Ser en la vida “romero”.
Dios
no admite “acostumbrados”. El acostumbrado es un muerto a la fe. Ya no espera
nada, todo lo tiene situado en su lugar. No es capaz de ver la “novedad” de
Dios, su profecía, su milagro, que le llega a través de la naturaleza, de la
historia, de los acontecimientos que vive con parientes y vecinos. ¡Cuántos
profetas nos manda el Señor! Cada consejo de un buen amigo, cada verdad que nos
dicen con ánimo de convertirnos, de que cambiemos nuestras actitudes negativas,
cada testimonio de paciencia, de entrega al enfermo, al abandonado, cada gesto
de solidaridad son voces proféticas que nos llaman a descubrir la fuerza de Dios
escondida en la debilidad de los hombres (cf 2 Cor 12,9-10).
El
remedio está en romper esquemas, en esquivar la tentación de la “costumbre”, del
acomodo en lo fácil, en abrir la mente para superar el "escándalo de Dios". El
poeta León Felipe canta que hay que ser “romeros”, peregrinos que no se instalan
en un lugar apacible, que no dogmatizan su fe, sino que se ponen cada día en
marcha no dejando que el alma sientan la tentación de instalarse en ideas e
imágenes prefabricadas y fijas de Dios y de la vida. Cuando hacemos de Dios una
idea lo transformamos en un ídolo. El Dios verdadero no se deja encerrar ni en
ideas ni en imágenes.

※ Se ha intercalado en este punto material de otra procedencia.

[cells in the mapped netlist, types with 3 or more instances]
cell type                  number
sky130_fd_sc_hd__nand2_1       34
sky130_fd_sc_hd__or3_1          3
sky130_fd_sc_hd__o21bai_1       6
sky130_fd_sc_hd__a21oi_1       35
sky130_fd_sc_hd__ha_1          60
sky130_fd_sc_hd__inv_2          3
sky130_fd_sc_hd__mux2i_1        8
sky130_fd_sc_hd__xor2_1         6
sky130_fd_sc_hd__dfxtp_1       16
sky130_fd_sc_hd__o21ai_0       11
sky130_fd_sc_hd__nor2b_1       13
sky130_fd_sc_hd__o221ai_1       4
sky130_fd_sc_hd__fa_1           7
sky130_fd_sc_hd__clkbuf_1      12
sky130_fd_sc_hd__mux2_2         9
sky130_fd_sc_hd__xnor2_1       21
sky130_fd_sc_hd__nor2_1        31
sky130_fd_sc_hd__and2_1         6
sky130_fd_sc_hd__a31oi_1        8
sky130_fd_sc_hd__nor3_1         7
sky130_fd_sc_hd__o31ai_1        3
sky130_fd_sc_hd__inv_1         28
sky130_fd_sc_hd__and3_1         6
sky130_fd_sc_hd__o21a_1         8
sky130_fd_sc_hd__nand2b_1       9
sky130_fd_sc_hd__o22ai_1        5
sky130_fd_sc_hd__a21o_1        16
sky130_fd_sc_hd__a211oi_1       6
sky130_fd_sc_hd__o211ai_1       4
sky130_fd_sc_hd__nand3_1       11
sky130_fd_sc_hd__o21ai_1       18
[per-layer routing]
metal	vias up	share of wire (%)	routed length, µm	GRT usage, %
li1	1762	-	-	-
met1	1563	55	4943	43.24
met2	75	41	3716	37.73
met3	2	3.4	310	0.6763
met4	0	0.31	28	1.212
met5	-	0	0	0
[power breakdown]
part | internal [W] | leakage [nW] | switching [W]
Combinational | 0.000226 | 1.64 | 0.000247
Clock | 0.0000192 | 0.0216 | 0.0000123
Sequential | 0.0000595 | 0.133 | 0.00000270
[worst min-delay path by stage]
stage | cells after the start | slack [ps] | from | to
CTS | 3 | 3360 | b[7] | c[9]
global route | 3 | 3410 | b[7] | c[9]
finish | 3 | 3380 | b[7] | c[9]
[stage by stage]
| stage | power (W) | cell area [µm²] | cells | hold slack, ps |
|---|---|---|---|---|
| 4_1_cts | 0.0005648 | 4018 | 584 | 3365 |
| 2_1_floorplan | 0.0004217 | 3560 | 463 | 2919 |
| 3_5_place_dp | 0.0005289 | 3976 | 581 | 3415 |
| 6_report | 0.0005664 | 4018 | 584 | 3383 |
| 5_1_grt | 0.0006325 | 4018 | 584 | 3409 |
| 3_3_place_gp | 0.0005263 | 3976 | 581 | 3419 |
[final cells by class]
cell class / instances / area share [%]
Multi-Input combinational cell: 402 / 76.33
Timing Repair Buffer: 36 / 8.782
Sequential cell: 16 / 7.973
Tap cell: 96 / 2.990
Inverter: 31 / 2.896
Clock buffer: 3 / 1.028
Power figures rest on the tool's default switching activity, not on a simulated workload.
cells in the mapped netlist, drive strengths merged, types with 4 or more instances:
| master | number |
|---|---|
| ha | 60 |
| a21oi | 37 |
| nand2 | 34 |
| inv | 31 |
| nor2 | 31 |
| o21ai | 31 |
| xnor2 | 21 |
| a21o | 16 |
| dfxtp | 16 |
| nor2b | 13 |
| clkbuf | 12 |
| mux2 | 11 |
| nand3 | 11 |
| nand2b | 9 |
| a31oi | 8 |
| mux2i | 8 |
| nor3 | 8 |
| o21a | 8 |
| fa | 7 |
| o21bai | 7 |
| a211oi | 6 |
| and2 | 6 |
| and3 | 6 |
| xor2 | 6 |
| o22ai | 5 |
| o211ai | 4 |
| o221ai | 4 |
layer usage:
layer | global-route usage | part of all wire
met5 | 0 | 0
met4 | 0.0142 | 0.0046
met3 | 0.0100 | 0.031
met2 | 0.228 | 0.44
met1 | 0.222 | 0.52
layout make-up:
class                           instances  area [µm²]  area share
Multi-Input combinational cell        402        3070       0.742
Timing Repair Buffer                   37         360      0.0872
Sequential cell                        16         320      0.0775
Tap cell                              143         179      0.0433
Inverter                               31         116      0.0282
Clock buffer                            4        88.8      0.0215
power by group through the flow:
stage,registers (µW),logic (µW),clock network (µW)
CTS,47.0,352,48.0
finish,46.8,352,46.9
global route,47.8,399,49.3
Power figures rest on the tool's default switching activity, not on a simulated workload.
## ./design.v

```verilog
module test8(clk,d_out,w_out);
input clk;
output [7:0]d_out;
output [7:0]w_out;
reg[31:0]sec_out=0;
reg[7:0]d_out;
reg[7:0]w_out;
reg[3:0]count=0;
always@(posedge clk)
begin
  sec_out<=sec_out+1'b1;       
  if(sec_out==32'd49999999)
   begin
    sec_out<=32'd0;
    count<=count+1'b1;
        end
    if(count==4'd7)
         begin
          count<=4'd0;
          end
          else begin
          count<=count+1'b1;
          end
			 case(count)
         4'd0:begin w_out<=8'b01111111;d_out<=8'b00111111;  end
         4'd1:begin w_out<=8'b10111111;d_out<=8'b00000110;  end
         4'd2:begin w_out<=8'b11011111;d_out<=8'b01011011;  end
         4'd3:begin w_out<=8'b11101111;d_out<=8'b11001111;  end
         4'd4:begin w_out<=8'b11110111;d_out<=8'b01100110;  end
         4'd5:begin w_out<=8'b11111011;d_out<=8'b01101101;  end
         4'd6:begin w_out<=8'b11111101;d_out<=8'b01111100;  end
         4'd7:begin w_out<=8'b11111110;d_out<=8'b00000111;  end
         default:begin w_out<=8'bz;d_out<=8'bz;  end
        endcase
end        
endmodule 
```

## ./constraint.sdc

```tcl
current_design test8

set clk_period 1.6
set clk_io_pct 0.2

create_clock -name clk0 -period $clk_period [get_ports {clk}]

set non_clock_inputs [all_inputs -no_clocks]
set_input_delay [expr $clk_period * $clk_io_pct] -clock clk0 $non_clock_inputs
set_output_delay [expr $clk_period * $clk_io_pct] -clock clk0 [all_outputs]
```

## ./run.sh

```bash
#!/bin/bash
# OpenROAD 26Q1-2900-gdf79404cd8, Yosys 0.63+post, stock flow scripts
make -C /OpenROAD-flow-scripts/flow DESIGN_CONFIG=/design/flow/config.mk WORK_HOME=/design/flow/orfs finish
```

## ./config.mk

```make
export PLATFORM = sky130hd
export DESIGN_NAME = test8
export DESIGN_NICKNAME = test8
export VERILOG_FILES = /design/flow/design.v
export SDC_FILE = /design/flow/constraint.sdc
export NUM_CORES = 4
export LEC_CHECK = 1
export CORE_AREA = 10 10 72 72
export DIE_AREA = 0 0 82 82
```

==> impl_metrics.ini <==
; yosys + openroad results
[synth]
synthAoiAreaFrac = 0.0736
synth_sequential_area_ratio = 0.622
ys_sh_adder = 0.102
ys_cells = 53
synth_warnings = 3
simple_gate_share = 0.119
synthTopLogicFamily = simple AND/OR/NAND/NOR gates
yosysUniqueCellTypes = 15
ys_ff = 19
syn_area_um2 = 612
yosys_area_um2 = 612
xor_area_frac = 0.0143
ys_top_cells_by_area = dfxtp_1, ha_1, o21a_1
largest_area_cell = dfxtp_1
syn_inst = 53
avgSynthCellArea_um2 = 11.5
top_cell_area_share = 0.622
mux_area_frac = 0.0245

[drt]
ant_nets = 0
wl_um = 1060
drtPass1Iterations = 4
drc = 0
wire_per_inst_um = 8.92
vias = 392
vias_per_cell = 3.29
num_antenna_cells = 0
drtIter0Drc = 29

[floorplan]
chip_area_um2 = 6720
rows = 22
die_w_um = 82
core_um2 = 3690
initial_utilization = 0.166
die_y_um = 82
ioPinCount = 17

[worst_setup_path]
crit_buf_inv = 1
r2r_cells = 4
cp_slowest_stage_delay_ns = 0.47
cp.depth = 1
critPathKind = reg -> out
crit_path_start_kind = flop
cp.arrival_ns = 1.03
crit_slowest_cell = clkdlybuf4s50_1
critPathCaptureType = primary output
crit_chain = clkdlybuf4s50_1
cp_max_fo = 1
required_ns = 1.28
cp_top_family = buffers and inverters

[cts]
cts_tree = built
clockRootBuffer = clkbuf_8
htree_levels = 1
postCtsSetupBuffers = 0
ctsHoldBuffers = 0
clock-sinks = 19
clock_tree.buffer_depth = 2
ctsResizeCount = 0
clkLatencyLatePin_ns = 0.25
cts_buffers = 3
clk_pin_slew_worst_paths_ns = 0.07

[sta]
fin_tns_setup_ns = 0
rsz0062_at_grt = false
slew_headroom = 0.778
fin_skew_ns = 0.00204
worst_slew_pin_slew_ns = 0.333
period_minus_slack_ns = 1.35
slew_viol_final = 0
finalHoldViolations = 0
post-route-period-util = 0.845
max_freq_mhz = 740
setup_viol = 0
hold_slack_ns = 0.528
fin_ws_ns = 0.248

[global_routing]
grt_pass1_vias = 374
grt_overflow = 0
track_usage = 0.0319
antenna_found_initial = 0
grt_pass1_wl_um = 1690
grt_max_degree = 14

[power]
p_switching_uw = 145
swShare = 0.184
power_density_nw_per_um2 = 913
peakVddDrop_v = 0.000240
p_comb_frac = 0
internal_power_uw = 645
leakagePower_nw = 0.344
clockPowerShare = 0.402
seq_power_share = 0.598

[layout]
drive_gt1_frac = 0.113
syn_to_final_growth_pct = 41.5
finalInstanceArea_um2 = 866
final_cells = 119

[place]
pre_cts_slack_ns = 0.390
place_congestion = 0.771
place.port_buffers = 16
dp_hpwl_um = 763
place_area_um2 = 820
dp.cells = 115

[worst_hold_path]
hp-class = reg -> reg
whs_path_depth = 1

[status]
status = completed

[flow_run]
maxCapViolations = 0
log.warning_count = 29
[flip-flops by register name, summed over array words and instances, names as in the netlist]
signal,cells
w_out,7
count,4
d_out,8
[power groups by stage]
stage / Clock [mW] / Sequential [mW] / Combinational [mW]
final: 0.318 / 0.473 / 0.000000166
after global routing: 0.351 / 0.472 / 0.000000166
after CTS: 0.331 / 0.473 / 0.000000166
[Yosys cell counts]
cell	instances
buf_2	1
buf_4	2
dfxtp_1	19
ha_1	5
inv_2	2
mux2_4	1
nand2_1	5
nand2b_1	1
nand3_1	4
nor2_1	1
nor3_1	1
o21a_1	4
o21ai_0	3
or3_1	3
xor2_1	1
[per-layer routing]
metal	vias to the layer above	part of all wire	global-route usage
met5	-	0	0
met4	0	0.016	0.00850
met3	2	0.19	0.0220
met2	16	0.37	0.0478
met1	167	0.42	0.0363
li1	207	-	-
[path summary, 6_finish.rpt]
path	start	endpoint	slack, ns
worst max-delay path	w_out[7]$_SDFF_PP1_	w_out[7]	0.25
worst min-delay path	count[1]$_SDFF_PN0_	w_out[1]$_SDFF_PN1_	0.53
worst max register to register	count[0]$_SDFF_PN0_	d_out[3]$_DFF_P_	0.37
worst min register to register	count[1]$_SDFF_PN0_	w_out[1]$_SDFF_PN1_	0.53
[cell type report]
cell class              instances  area, um^2
clock buffers                   3        41.3
clock inverters                 1        5.00
fillers                       398        2820
inverters                       2        7.51
multi-input cells              29         204
flip-flops and latches         19         380
well taps                      48        60.1
repair buffers                 17         168
[layout by cell type, fill, tap and decap left out]
master / Yosys / layout
or3_1: 3 / 3
nand2b_1: 1 / 1
nand3_1: 4 / 4
buf_4: 2 / 1
o21a_1: 4 / 4
clkbuf_8: 0 / 3
mux2_4: 1 / 1
clkdlybuf4s50_1: 0 / 16
inv_2: 2 / 2
o21ai_0: 3 / 3
clkinv_2: 0 / 1
nand2_1: 5 / 5
nor2_1: 1 / 1
dfxtp_1: 19 / 19
ha_1: 5 / 5
nor3_1: 1 / 1
xor2_1: 1 / 1
[cell families (layout without fill, tap and decap cells)]
| group | after synthesis | in the layout |
|---|---|---|
| compound gates | 7 | 7 |
| xor+xnor | 1 | 1 |
| fa+ha+maj | 5 | 5 |
| buf+inv | 5 | 23 |
| flops | 19 | 19 |
| mux | 1 | 1 |
| simple gates | 15 | 15 |
[through the flow]
step	utilization	power, mW
floorplan	-	0.484
global placement	0.222	0.484
detailed placement	0.222	0.484
CTS	0.235	0.804
global route	0.235	0.824
finish	0.235	0.791
Power figures rest on the tool's default switching activity, not on a simulated workload.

Para acercarnos a Jesús, para crecer en la fe, para no
perder la sorpresa de Dios, hay que ser romero
que busca siempre caminos nuevos, romero con el corazón abierto a la noticia de
Dios.
.
No es fácil
asimilar el hecho de que Dios se haga presente en la debilidad de la carne. Se
es Dios o se es hombre, ¿acaso se pueden ser las dos cosas a la vez? Con la
encarnación, y más aún, con la muerte en cruz, el escándalo está servido. Los
paisanos de Jesús se escandalizaron de él. Esperaban un Mesías más divino, no
tan humano como el hijo de María y José. Esperaban que la fuerza de Dios se
revelara de manera portentosa y espectacular. Pero Dios no usa del poder y el
espectáculo para imponerse, sino que muestra su fuerza en la debilidad (cf 2 Cor
12,9-10). ¿Quién creerá en un Dios así?